Encounter with Anne Sexton
She didn't come to my house. I found her in a book shop and took her to a cafe. We had a glass of wine. It was love at first sight. Then she undid me....
I found Anne Sexton in a bookshop one day, and assumed as a woman poet she would be a straight ‘Admire’. A kudos read: “Oh yes I love Anne Sexton. Doesn’t that say something interesting about me…” (This feels smutty to admit, but this is Anne Sexton and we are nothing if not smutty).
I sat in a cafe and read a few of her poems. I reread and reread and reread. I felt little flames flutter in my chest, the hairs rise on the back of my neck. It was like the beginning of love. Maybe that’s what I am really seeking in a book: I want to fall in love, or lust. I want to care about it in a way that is not entirely rational or sane or clean.
I want The Word. The Word is Goddess.
I want to build some kind of shrine and pray before it daily and dress in the style of. (Her photo on the cover of Mercies encapsulates The Cool Female Poet: boyfriend shirt, brown slacks, cigarette in hand, poised as though she has taken a break in her writing to have a conversation).
I want to absorb this:
“And if I tried
to give you something else,
something outside of myself,
you would not know
that the worst of anyone
can be, finally, an accident of hope.”
For John, Who Begs Me Not to Enquire Further
And this:
“She is all there.
She was melted carefully down for you.”
For My Lover, Returning to his Wife
Anne Sexton was a model; it’s hard not to get a great photo of Anne Sexton. Her friends included Ted Hughes, Sylvia Plath, John Cheever, Kurt Vonnegut, Joyce Carol Oates (only one of them alive and on Substack).
And her poetry - it’s hard to find a line that isn’t so extraordinary and weirdly delicious you want to eat it even before you taste it.
Not saying it was effortless being Anne Sexton, far from it.
Here’s the blurb on the Penguin Book Jacket.
“When Anne Sexton took her own life in 1974, she left behind a body of work which in less than two decades of writing had already won her the Pulitzer Prize for Poetry… Her work broken multiple taboos of subject matter, from insanity and addiction to menstruation, adultery and the figure of the witch.”
Kurt Vonnegut - “Anne Sexton domesticates my terror, examines it and describes it… God love her.”
Here’s some lines from Sylvia’s Death:
“Thief! -
how did you crawl into,
crawl down alone
into the death I wanted so badly and for so long,
the death we said we both outgrew,
the one we wore on our skinny breasts,
the one we talked of so often each time
we downed three extra dry martinis in Boston…”
Bukowski and she are often mentioned in the same breath.
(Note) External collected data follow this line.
From an optimization exercise on the open Yosys and OpenROAD flow, aimed at small area; shortcuts taken in it are not production practice.
Function not checked in this run: the RTL went through the layout flow alone.
No activity file was given, so power comes from the tool's default toggle rates.

==> design.v <==
module sign_reg(key_value, is_op, is_clr, is_eq, is_dig, digit);
	input      [3:0] key_value;
	output           is_op, is_clr, is_eq, is_dig;
	output reg [3:0] digit;
assign is_op  = (key_value[1:0] == 2'b11);
assign is_clr = (key_value == 4'd12);
assign is_eq  = (key_value == 4'd14);
assign is_dig = ~is_op & ~is_clr & ~is_eq;
always @(*) begin
	case (key_value)
		4'd0:  digit = 4'd7;
		4'd1:  digit = 4'd8;
		4'd2:  digit = 4'd9;
		4'd4:  digit = 4'd4;
		4'd5:  digit = 4'd5;
		4'd6:  digit = 4'd6;
		4'd8:  digit = 4'd1;
		4'd9:  digit = 4'd2;
		4'd10: digit = 4'd3;
		default: digit = 4'd0;
	endcase
end
endmodule
module number_reg(bcd, bin);
	input  [11:0] bcd;
	output [9:0]  bin;
assign bin = bcd[11:8] * 7'd100 + bcd[7:4] * 4'd10 + bcd[3:0];
endmodule
module processor(d, cin, o);
	input  [23:0] d;
	input         cin;
	output [23:0] o;
	wire   [6:0]  cy;
function [4:0] step;       
	input [3:0] x;
	input       ci;
	case (x)
		4'd0: step = {1'b0, 3'd0, ci};
		4'd1: step = {1'b0, 3'd1, ci};
		4'd2: step = {1'b0, 3'd2, ci};
		4'd3: step = {1'b0, 3'd3, ci};
		4'd4: step = {1'b0, 3'd4, ci};
		4'd5: step = {1'b1, 3'd0, ci};
		4'd6: step = {1'b1, 3'd1, ci};
		4'd7: step = {1'b1, 3'd2, ci};
		4'd8: step = {1'b1, 3'd3, ci};
		4'd9: step = {1'b1, 3'd4, ci};
		default: step = ci ? 5'b00001 : 5'b01010;
	endcase
endfunction
assign cy[0] = cin;
genvar k;
generate
	for (k = 0; k < 5; k = k + 1) begin : g
		assign {cy[k+1], o[4*k +: 4]} = step(d[4*k +: 4], cy[k]);
	end
endgenerate
assign o[23:20] = (d[23:20] == 4'ha) ? (cy[5] ? 4'd1 : 4'ha) : {d[22:20], cy[5]};
endmodule
module drive_tube(dsp, seg);
	input  [23:0] dsp;
	output [47:0] seg;
	wire [111:0] t0 = {16'hf37c, 16'h5371, 16'h5145, 16'h836d, 16'h43fb, 16'h439f, 16'h83ed};
	wire [111:0] t1 = {16'h037c, 16'h0371, 16'h0145, 16'h036d, 16'h03fb, 16'h039f, 16'h03ed};
	genvar k, j;
generate
	for (j = 0; j < 7; j = j + 1) begin : s0
		assign seg[j] = t0[16*j + dsp[3:0]];
	end
	for (k = 1; k < 6; k = k + 1) begin : g
		for (j = 0; j < 7; j = j + 1) begin : s
			assign seg[8*k + j] = t1[16*j + dsp[4*k +: 4]];
		end
	end
	for (k = 0; k < 6; k = k + 1) begin : dp
		assign seg[8*k + 7] = 1'b0;
	end
endgenerate
endmodule
module calc_core(clk, rst, key_valid, key_value, ready, seg);
	input         clk;
	input         rst;
	input         key_valid;
	input  [3:0]  key_value;
	output        ready;
	output [47:0] seg;
	reg    [11:0] nd;     
	reg    [19:0] r;      
	reg    [23:0] dsp;    
	reg    [9:0]  acc;    
	reg           c;      
	reg           ar;     
	reg    [1:0]  op;     
	reg           busy;
	reg           ph;     
	reg           ld;     
	reg    [4:0]  cnt;
	wire          is_op, is_clr, is_eq, is_dig;
	wire   [3:0]  dv;
	wire   [9:0]  nb;
localparam [23:0] ZERO = 24'haaaaa0;    
assign ready = ~busy;
wire take = key_valid & ~busy;
sign_reg   u_key (.key_value(key_value), .is_op(is_op), .is_clr(is_clr),
                  .is_eq(is_eq), .is_dig(is_dig), .digit(dv));
number_reg u_nb  (.bcd(nd), .bin(nb));
wire        div  = ~ld & (op == 2'd3);
wire        mul  = ~ld & (op == 2'd2);
wire        sub  = ~ld & (op == 2'd1);
wire        rbit = (r[0] ^ sub) & ~ld;
wire [10:0] a_in = div ? {acc, r[19]} : {1'b0, acc};
wire [10:0] b_in = div ? ~{1'b0, nb} :
                   mul ? (r[0] ? {1'b0, nb} : 11'd0) : {10'd0, rbit};
wire [11:0] sum  = {1'b0, a_in} + {1'b0, b_in} + {11'd0, div};
wire        q    = sum[11];
wire [23:0] dd;
processor u_dd (.d(dsp), .cin(r[19]), .o(dd));
wire [11:0] nn  = {nd[7:0], dv};
wire        l2  = |nn[11:8];
wire        l1  = l2 | (|nn[7:4]);
wire [11:0] nds = {l2 ? nn[11:8] : 4'ha, l1 ? nn[7:4] : 4'ha, nn[3:0]};
always @(posedge clk) begin
	if (rst) begin
		nd   <= 12'd0;
		r    <= 20'd0;
		dsp  <= ZERO;
		c    <= 1'b0;
		ar   <= 1'b0;
		busy <= 1'b0;
	end
	else if (busy) begin
		cnt <= cnt + 5'd1;
		if (!ph) begin
			if (div) begin
				acc <= q ? sum[9:0] : a_in[9:0];
				r   <= {r[18:0], q};
			end
			else begin
				acc <= sum[10:1];
				r   <= {sum[0] ^ sub, r[19:1]};
			end
			if (cnt == 5'd19) begin
				cnt <= 5'd0;
				if (ld) busy <= 1'b0;
				else    ph   <= 1'b1;
			end
		end
		else begin
			dsp <= dd;
			r   <= {r[18:0], r[19]};
			if (cnt == 5'd19) busy <= 1'b0;
		end
	end
	else if (take) begin
		if (is_dig) begin
			nd <= nn;
			if (!c) dsp <= {12'haaa, nds};
			else if (dsp[3:2] == 2'b11) begin
				dsp  <= ZERO;
				busy <= 1'b1;
				ph   <= 1'b1;
				cnt  <= 5'd0;
			end
		end
		if (is_op) begin
			ar  <= 1'b1;
			op  <= key_value[3:2];
			nd  <= 12'd0;
			dsp <= {20'haaaaa, 2'b11, key_value[3:2]};
			acc <= nb;
			ld  <= 1'b1;
			cnt <= 5'd0;
			ph  <= 1'b0;
			if (!c) busy <= 1'b1;
		end
		if (is_clr) begin
			ar  <= 1'b0;
			c   <= 1'b0;
			r   <= 20'd0;
			nd  <= 12'd0;
			dsp <= ZERO;
		end
		if (is_eq) begin
			c    <= 1'b1;
			ld   <= 1'b0;
			cnt  <= 5'd0;
			ph   <= ~ar;
			busy <= 1'b1;
			dsp  <= ZERO;
			acc  <= op[1] ? 10'd0 : nb;
		end
	end
end
drive_tube u_tube (.dsp(dsp), .seg(seg));
endmodule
Her poem Cigarettes and Whiskey and Wild, Wild Women could have been written by his split-off/othered female alter-ego: “a woman of excess, of zeal and greed,/I find the effort useless./Do I not look in the mirror/these days,/and see and drunken rat avert her eyes?”
Oh yes, Anne drank and suffered, horribly, with anguishing mental disorders; was diagnosed with postpartum depression, ‘hysteria’ and bipolar. Her psychiatrist Dr Martin Orne “recommended that as an antidote to depression she try writing poetry to help her grapple with her condition.” (from the Introduction to Mercies, by her daughter, Linda Gray Sexton).
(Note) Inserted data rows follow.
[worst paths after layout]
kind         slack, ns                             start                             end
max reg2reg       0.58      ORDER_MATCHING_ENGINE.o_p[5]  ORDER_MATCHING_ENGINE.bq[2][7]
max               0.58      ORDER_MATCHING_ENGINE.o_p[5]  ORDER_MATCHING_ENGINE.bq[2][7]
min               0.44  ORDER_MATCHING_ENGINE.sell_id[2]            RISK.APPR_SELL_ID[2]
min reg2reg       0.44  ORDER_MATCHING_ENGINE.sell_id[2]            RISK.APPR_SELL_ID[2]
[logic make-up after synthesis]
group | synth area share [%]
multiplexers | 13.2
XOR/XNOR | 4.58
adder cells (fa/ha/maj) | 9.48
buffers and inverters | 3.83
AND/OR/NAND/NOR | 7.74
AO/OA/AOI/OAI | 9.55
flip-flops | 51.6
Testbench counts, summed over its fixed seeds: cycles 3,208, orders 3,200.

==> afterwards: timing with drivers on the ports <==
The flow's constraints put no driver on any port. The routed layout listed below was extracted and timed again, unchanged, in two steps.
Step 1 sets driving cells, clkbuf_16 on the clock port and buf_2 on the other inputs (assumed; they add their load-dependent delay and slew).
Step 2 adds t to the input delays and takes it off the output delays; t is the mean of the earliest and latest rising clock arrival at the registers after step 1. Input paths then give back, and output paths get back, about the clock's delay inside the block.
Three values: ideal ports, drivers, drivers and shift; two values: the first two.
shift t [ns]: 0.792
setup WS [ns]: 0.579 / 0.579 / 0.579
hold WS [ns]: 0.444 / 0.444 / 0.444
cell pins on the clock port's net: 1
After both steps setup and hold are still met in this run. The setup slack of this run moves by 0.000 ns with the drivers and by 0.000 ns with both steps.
She enrolled in a poetry class and the rest, as they say…
“You, Doctor Martin, walk
from breakfast to madness.”
Her daughter, Linda writes of a roller-coaster or hospitalisations, punctuated or parallel with her “meteoric successes” as a writer.
This same daughter, a Harvard Graduate, Literary Executor of the Estate of Anne Sexton, was abused, physically, emotionally and sexually (“molested”) by her famous poet mother. This is not a case of ‘allegedly’ either. It happened.
There are - unfortunately and deeply unethically - tapes of Sexton’s therapy sessions, which have since been published. Not much about Orne seems ethical, but this was over 50 years ago. He used a concoction of sodium petothal and hypnotherapy to access her repressed memories, (although even he has said that ‘memory’ is not necessarily ‘truth’, but a version seen through the prism of the present).
This is why therapy is confidential. Who gets this other than therapists? But thanks to Orne (unless this is a literary conceit, history being written by the winners/men) we have Sexton’s poetry. And so the contradictions continue, multiply.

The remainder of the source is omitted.